The remaining 2 conflicts should be resolved in favour of
shifting. The first of these conflicts is between real numbers
(NUMBER '.' NUMBER
, in the Element
production) and the object field operator (Expression '.'
Expression
in the Expression production), as the
Element can be reduced to an integer number, which can have the
field operator applied to it, or the '.' can be shifted to
produce a real number Element. The former behaviour is nonsense
from a semantic point of view, so a shift should be
performed. The second is somewhat more involved - an IDENTIFIER
at the
start of a statement can either be a type name (making up a
Type, as part of a catch statement or variable declaration) or a
variable/function name (making up an Element, as part of
an expression). Unfortunately, a type identifier may be followed
by a list of type variable values in angular brackets. The open
angular bracket '<' is also the 'less than' operator, and so
if the IDENTIFIER is reduced to an element, an expression is the
result - which will produce a parse error for a type definition
like "foo<bar> baz;
". If the '<' is shifted
as part of a OptionalTypeVars production, the type
definitions will be parsed correctly, but the (technically
valid, but also purposeless) statement
"baz<quux;
" will be treated as a parse error
without more lookahead or backtracking. As it makes no sense to
make a comparason without storing the result anywhere, this
conflict should be resolved by shifting the '<' to form a type
definition.
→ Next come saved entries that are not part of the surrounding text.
[config.mk]
export PLATFORM = sky130hd
export DESIGN_NAME = jt49_seq_flat
export DESIGN_NICKNAME = d
export VERILOG_FILES = /design/src/rtl/jt49_seq_if.sv /design/src/rtl/jt49_seq.sv /design/src/flat_wrapper.sv
export SDC_FILE = /design/constraint.sdc
export NUM_CORES = 1
export LEC_CHECK = 0
export ABC_AREA = 1
export CAP_MARGIN = 5
export CORE_MARGIN = 5
export CORE_UTILIZATION = 35
export CTS_CLUSTER_DIAMETER = 40
export DETAILED_ROUTE_END_ITERATION = 10
export GPL_TIMING_DRIVEN = 1
export HOLD_SLACK_MARGIN = 0.1
export MAX_ROUTING_LAYER = met4
export PLACE_DENSITY = 0.52
export SLEW_MARGIN = 20
export SYNTH_ARGS = -nofsm -noshare
export SYNTH_HDL_FRONTEND = slang
export SYNTH_SLANG_ARGS = --single-unit
export TNS_END_PERCENT = 5
[constraint.sdc]
create_clock -name clk -period 2 [get_ports clk]
set_input_delay 0.2 -clock clk [delete_from_list [all_inputs] [get_ports clk]]
set_output_delay 0.2 -clock clk [all_outputs]
set_load 0.1 [all_outputs]
[src/rtl/jt49_seq_if.sv]
// rtl/jt49_seq_if.sv - command stream, PSG bus and read-back signals of jt49_seq
interface jt49_seq_if;
  logic        cmd_valid;
  logic        cmd_ready;
  logic [1:0]  cmd_op;
  logic [15:0] cmd_arg;
  logic [3:0]  psg_addr;
  logic        psg_cs_n;
  logic        psg_wr_n;
  logic [7:0]  psg_din;
  logic [7:0]  psg_dout;
  logic [7:0]  rd_data;
  logic        rd_valid;
  logic        busy;

  // command source and PSG model side
  modport master (
    output cmd_valid, cmd_op, cmd_arg, psg_dout,
    input  cmd_ready, psg_addr, psg_cs_n, psg_wr_n, psg_din, rd_data, rd_valid, busy
  );

  // sequencer side
  modport slave (
    input  cmd_valid, cmd_op, cmd_arg, psg_dout,
    output cmd_ready, psg_addr, psg_cs_n, psg_wr_n, psg_din, rd_data, rd_valid, busy
  );
endinterface

[src/rtl/jt49_seq.sv]
// rtl/jt49_seq.sv - queued PSG bus sequencer (write/read/wait); JT49_SEQ_READ_EN enables reads
module jt49_seq #(
  parameter int DEPTH_LOG2 = 3
) (
  input  logic    clk,
  input  logic    rst_n,
  input  logic    clk_en,
  jt49_seq_if.slave bus
);

  localparam int DEPTH = 1 << DEPTH_LOG2;
  localparam logic [DEPTH_LOG2:0] PTR_ONE = 1;

  typedef enum logic [2:0] {
    S_IDLE,
    S_WR,
`ifdef JT49_SEQ_READ_EN
    S_RD,
    S_RDCAP,
`endif
    S_WAIT
  } state_t;

  // FIFO entries are {op, arg}
  logic [17:0]         mem_q [DEPTH];
  logic [DEPTH_LOG2:0] wr_ptr_q, rd_ptr_q;
  logic                full, empty, push, pop;
  logic [1:0]          head_op;
  logic [15:0]         head_arg;

  state_t      state_q, state_d;
  logic [15:0] cnt_q, cnt_d;
  logic [3:0]  addr_q, addr_d;
  logic [7:0]  din_q, din_d;

  // extra pointer bit separates full from empty when the index bits match
  assign empty    = (wr_ptr_q == rd_ptr_q);
  assign full     = (wr_ptr_q[DEPTH_LOG2] != rd_ptr_q[DEPTH_LOG2]) &&
                    (wr_ptr_q[DEPTH_LOG2-1:0] == rd_ptr_q[DEPTH_LOG2-1:0]);
  assign push     = bus.cmd_valid && !full;
  assign head_op  = mem_q[rd_ptr_q[DEPTH_LOG2-1:0]][17:16];
  assign head_arg = mem_q[rd_ptr_q[DEPTH_LOG2-1:0]][15:0];

  // FIFO storage, written on every accepted command
  always_ff @(posedge clk) begin
    if (push) mem_q[wr_ptr_q[DEPTH_LOG2-1:0]] <= {bus.cmd_op, bus.cmd_arg};
  end

  // FIFO pointers; reset discards everything queued
  always_ff @(posedge clk) begin
    if (!rst_n) begin
      wr_ptr_q <= '0;
      rd_ptr_q <= '0;
    end else begin
      if (push) wr_ptr_q <= wr_ptr_q + PTR_ONE;
      if (pop)  rd_ptr_q <= rd_ptr_q + PTR_ONE;
    end
  end

`ifdef JT49_SEQ_READ_EN
  logic [7:0] rd_data_q, rd_data_d;
  logic       rd_valid_q, rd_valid_d;
`endif

  // next state: pop in IDLE, one-cycle strobes, clk_en-paced wait countdown
  always_comb begin
    state_d    = state_q;
    cnt_d      = cnt_q;
    addr_d     = addr_q;
    din_d      = din_q;
    pop        = 1'b0;
`ifdef JT49_SEQ_READ_EN
    rd_data_d  = rd_data_q;
    rd_valid_d = 1'b0;
`endif
    case (state_q)
      S_IDLE: begin
        if (!empty) begin
          pop = 1'b1;
          case (head_op)
            2'b00: begin
              state_d = S_WR;
              addr_d  = head_arg[11:8];
              din_d   = head_arg[7:0];
            end
`ifdef JT49_SEQ_READ_EN
            2'b01: begin
              state_d = S_RD;
              addr_d  = head_arg[11:8];
            end
`endif
            2'b10: begin
              if (head_arg != 16'd0) begin
                state_d = S_WAIT;
                cnt_d   = head_arg;
              end
            end
            default: ;
          endcase
        end
      end
      S_WR: state_d = S_IDLE;
`ifdef JT49_SEQ_READ_EN
      S_RD: state_d = S_RDCAP;
      S_RDCAP: begin
        rd_data_d  = bus.psg_dout;
        rd_valid_d = 1'b1;
        state_d    = S_IDLE;
      end
`endif
      S_WAIT: begin
        if (clk_en) begin
          cnt_d = cnt_q - 16'd1;
          if (cnt_q == 16'd1) state_d = S_IDLE;
        end
      end
      default: state_d = S_IDLE;
    endcase
  end

  // sequencer registers; reset drops any in-flight command
  always_ff @(posedge clk) begin
    if (!rst_n) begin
      state_q <= S_IDLE;
      cnt_q   <= 16'd0;
      addr_q  <= 4'd0;
      din_q   <= 8'd0;
    end else begin
      state_q <= state_d;
      cnt_q   <= cnt_d;
      addr_q  <= addr_d;
      din_q   <= din_d;
    end
  end

`ifdef JT49_SEQ_READ_EN
  // captured read value and its one-cycle valid pulse
  always_ff @(posedge clk) begin
    if (!rst_n) begin
      rd_data_q  <= 8'd0;
      rd_valid_q <= 1'b0;
    end else begin
      rd_data_q  <= rd_data_d;
      rd_valid_q <= rd_valid_d;
    end
  end

  assign bus.rd_data  = rd_data_q;
  assign bus.rd_valid = rd_valid_q;
  assign bus.psg_cs_n = !((state_q == S_WR) || (state_q == S_RD));
`else
  assign bus.rd_data  = 8'd0;
  assign bus.rd_valid = 1'b0;
  assign bus.psg_cs_n = !(state_q == S_WR);
`endif

  assign bus.psg_wr_n  = !(state_q == S_WR);
  assign bus.psg_addr  = addr_q;
  assign bus.psg_din   = din_q;
  assign bus.cmd_ready = !full;
  assign bus.busy      = !empty || (state_q != S_IDLE);

endmodule
[src/flat_wrapper.sv]
// flat-port wrapper written by rule: the top's interface ports become plain ports
module jt49_seq_flat 
#(
  parameter int DEPTH_LOG2 = 3
)
  (clk, rst_n, clk_en, bus_cmd_valid, bus_cmd_op, bus_cmd_arg, bus_psg_dout, bus_cmd_ready, bus_psg_addr, bus_psg_cs_n, bus_psg_wr_n, bus_psg_din, bus_rd_data, bus_rd_valid, bus_busy);
  jt49_seq_if bus_i ();
  input  logic clk;
  input  logic rst_n;
  input  logic clk_en;
  input wire logic [$bits(bus_i.cmd_valid)-1:0] bus_cmd_valid;
  input wire logic [$bits(bus_i.cmd_op)-1:0] bus_cmd_op;
  input wire logic [$bits(bus_i.cmd_arg)-1:0] bus_cmd_arg;
  input wire logic [$bits(bus_i.psg_dout)-1:0] bus_psg_dout;
  output wire logic [$bits(bus_i.cmd_ready)-1:0] bus_cmd_ready;
  output wire logic [$bits(bus_i.psg_addr)-1:0] bus_psg_addr;
  output wire logic [$bits(bus_i.psg_cs_n)-1:0] bus_psg_cs_n;
  output wire logic [$bits(bus_i.psg_wr_n)-1:0] bus_psg_wr_n;
  output wire logic [$bits(bus_i.psg_din)-1:0] bus_psg_din;
  output wire logic [$bits(bus_i.rd_data)-1:0] bus_rd_data;
  output wire logic [$bits(bus_i.rd_valid)-1:0] bus_rd_valid;
  output wire logic [$bits(bus_i.busy)-1:0] bus_busy;
  assign bus_i.cmd_valid = bus_cmd_valid;
  assign bus_i.cmd_op = bus_cmd_op;
  assign bus_i.cmd_arg = bus_cmd_arg;
  assign bus_i.psg_dout = bus_psg_dout;
  assign bus_cmd_ready = bus_i.cmd_ready;
  assign bus_psg_addr = bus_i.psg_addr;
  assign bus_psg_cs_n = bus_i.psg_cs_n;
  assign bus_psg_wr_n = bus_i.psg_wr_n;
  assign bus_psg_din = bus_i.psg_din;
  assign bus_rd_data = bus_i.rd_data;
  assign bus_rd_valid = bus_i.rd_valid;
  assign bus_busy = bus_i.busy;
  jt49_seq #(.DEPTH_LOG2(DEPTH_LOG2)) u_core (.clk(clk), .rst_n(rst_n), .clk_en(clk_en), .bus(bus_i));
endmodule
==> flow_summary.toml <==
[status]
outcome = "complete, but fails checks"
violations = "setup timing"

[layout]
fin_nets = 1032
post-route-util_pct = 45.71
final_common_cell = "nand2_1"
nFillCells = 2263
n_antenna_cell = 0
design_area_sq_um = 10700
syn2layout_area_growth_pct = 28.65
drive_above_1_share_pct = 19.58
mostFrequentLayoutCells = "238 x nand2_1, 144 x edfxtp_1, 109 x inv_1"

[drt]
routed_wl_um = 20520
vias = 6119
wl_per_cell_um = 15.43
ant_nets = 0
drtIter0Drc = 409
avgViaCountPerCell = 4.601
post-route-drc-count = 0
firstDrtPassIters = 5

[logic_synthesis]
synth.top_cell.area_share_pct = 52.01
syn-instance-count = 898
synth-async-reset-ratio_pct = 0
yosysWarnings = 0
synth_edf_count = 144
avgSynthCellArea_sq_um = 9.259
yosysSeqAreaShare_pct = 61.88
yosys-top-cells-area = "edfxtp_1 52%, nand2_1 12%, dfxtp_1 9.9%, nand3_1 5.7%, inv_1 4.9%"
synth_ff_type = "edfxtp_1"
syn-cell-area_sq_um = 8314
synth_top_cell_by_area = "edfxtp_1"
synth.distinct_cells = 33
ys_seq_elements = 185

[sta]
max_freq_mhz = 476.5
setup_viol = 16
skew_ns = 0.01395
rsz0062_at_grt = "yes"
hold_viol = 0
fin_crit_sh_pct = 104.9
slew_viol_final = 0
fin_ws_ns = -0.09879
min_period_ns = 2.099

[placement]
gp_congestion = 0.8253
dp_hpwl_um = 12580
place_area_sq_um = 9662
pre_cts_ws_ns = -0.06020
io_buffers = 37

[global_routing]
antenna_found_initial = 0
met1_usage_pct = 21.10
grt_remaining_overflow = 0
grt-busiest-layer = "met2"
grt_pass1_wl_um = 31010
grt_pass1_vias = 5568
track_usage_pct = 15.65
met2_usage_pct = 24.91
use_met3_pct = 3.087
grt_max_degree = 33

[clocking]
cts_buffers = 17
cts_max_level = 4
clock_latency_ns = 0.43
clock_sinks = 185
tritoncts = "yes"
cts_hold_buffers = 0
cts_buffer_depth = 2
clock-root-buffer = "clkbuf_16"
clk_pin_slew_ns = 0.08

[floorplan]
coreArea_sq_um = 23400
fp.dieArea_sq_um = 26940
start_util_pct = 35.53
die_w_um = 164.1
io_pins = 55
fp-row-count = 56
die_h_um = 164.1

[power]
leakage_nw = 4.501
ir_worst_vdd_mv = 0.7632
p_per_area_nw_per_um2 = 1399
power_mw = 14.97

[job]
cap_violations = 0

[critical_path]
cp-start-kind = "flip-flop"
path_class = "reg -> reg"
required_ns = 2.32
arrival_ns = 2.42
rr_worst_depth = 14
critical_path.max_fanout = 9
end_kind = "flip-flop"

[worst_hold_path]
min_path_cells = 4
hold_class = "in -> reg"
metrics by stage:
stage,std cells,hold WS [ns],TNS [ns]
2_1_floorplan,906,0.2989,-12.42
3_3_place_gp,1283,0.4539,-0.4698
3_5_place_dp,1283,0.4579,-0.8097
4_1_cts,1315,0.4455,-0.03670
5_1_grt,1330,0.4853,-4.335
6_report,1330,0.4565,-1.100
what timing repair did:
item                       in CTS  in global routing
setup endpoints to repair      18                100
cloned                          0                  4
buffers inserted                0                 11
resized for setup              14                 55
pin swaps                       0                 19
cells by family after synthesis:
logic type,after synthesis,synth area share (%)
flops,185,61.88
simple gates,452,22.51
xor+xnor,5,0.5267
compound gates,92,5.824
fa+ha+maj,4,0.6020
buf+inv,159,8.608
other cells,1,0.04510
final cells by class:
| type | count | area, sq um | share of cell area, % |
|---|---|---|---|
| Inverter | 113 | 431.7 | 4.036 |
| Tap cell | 319 | 399.1 | 3.731 |
| Timing Repair Buffer | 119 | 1344 | 12.56 |
| Sequential cell | 185 | 5150 | 48.15 |
| Clock inverter | 15 | 182.7 | 1.708 |
| Multi-Input combinational cell | 562 | 2764 | 25.84 |
| Clock buffer | 17 | 425.4 | 3.977 |
sequential cells by signal (all words and copies together), names as in the netlist, named ones only:
signal               cells
u_core.bus.psg_addr      4
u_core.rd_ptr_q          4
u_core.wr_ptr_q          4
u_core.state_q           2
u_core.bus.psg_din       8
u_core.cnt_q            16
u_core.mem_q           144
routing by layer:
metal  vias up  routed length, um
li1       3118                  -
met1      2881               9640
met2       108               9936
met3        12                777
met4         0                161
met5         -                  0
worst max-delay path: stages (launching register included):
cell,delay [ns]
dfxtp_4,0.47
buf_12,0.16
buf_12,0.11
nand2_1,0.07
nand3_2,0.08
nand3_2,0.08
nand2_2,0.09
nand2_1,0.10
nor2_4,0.12
nand2_2,0.09
nor2_4,0.14
nand2_4,0.11
clkbuf_16,0.18
a21oi_1,0.12
nor2_1,0.06
synthesized netlist by cell type (all sizes together), types with 4 or more instances:
cell type and number:
a21oi 39, buf 38, clkbuf 8, dfxtp 41, edfxtp 144, ha 4, inv 111, nand2 266
nand3 94, nand3b 7, nor2 76, nor3 5, o21ai 42, o22ai 4, xor2 4
power breakdown:
group,leakage (nW),total (mW),internal (mW),switching (mW)
sequential,1.65,4.73,4.48,0.254
combinational,2.56,6.77,2.53,4.23
clock,0.297,3.47,1.90,1.57
total,4.50,15.0,8.91,6.06
final timing paths:
kind                                             from                     to  slack (ns)
worst max register to register              flip-flop       u_core.cnt_q[13]        -0.1
worst min register to register  u_core.bus.psg_din[4]  u_core.bus.psg_din[4]        0.47
worst min-delay path                    bus_cmd_valid     u_core.wr_ptr_q[1]        0.46
worst max-delay path                        flip-flop       u_core.cnt_q[13]        -0.1
Note: power is estimated with default switching activity, not from simulation.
As most LALR(1) parsers such as yacc or
bison resolve shift/reduce conflicts to a shift by
default, neither of these two conflicts should pose a problem to
implementation of the language.
Both of these conflicts are genuinely ambiguous aspects of the
language: Note that foo<bar> baz;
could
either be the declaration it is obviously meant to be, or the
meaningless expression foo<bar>baz;
. The
first can be resolved with a lexer rule, but an explicit
resolution of the second would require a more involved grammar.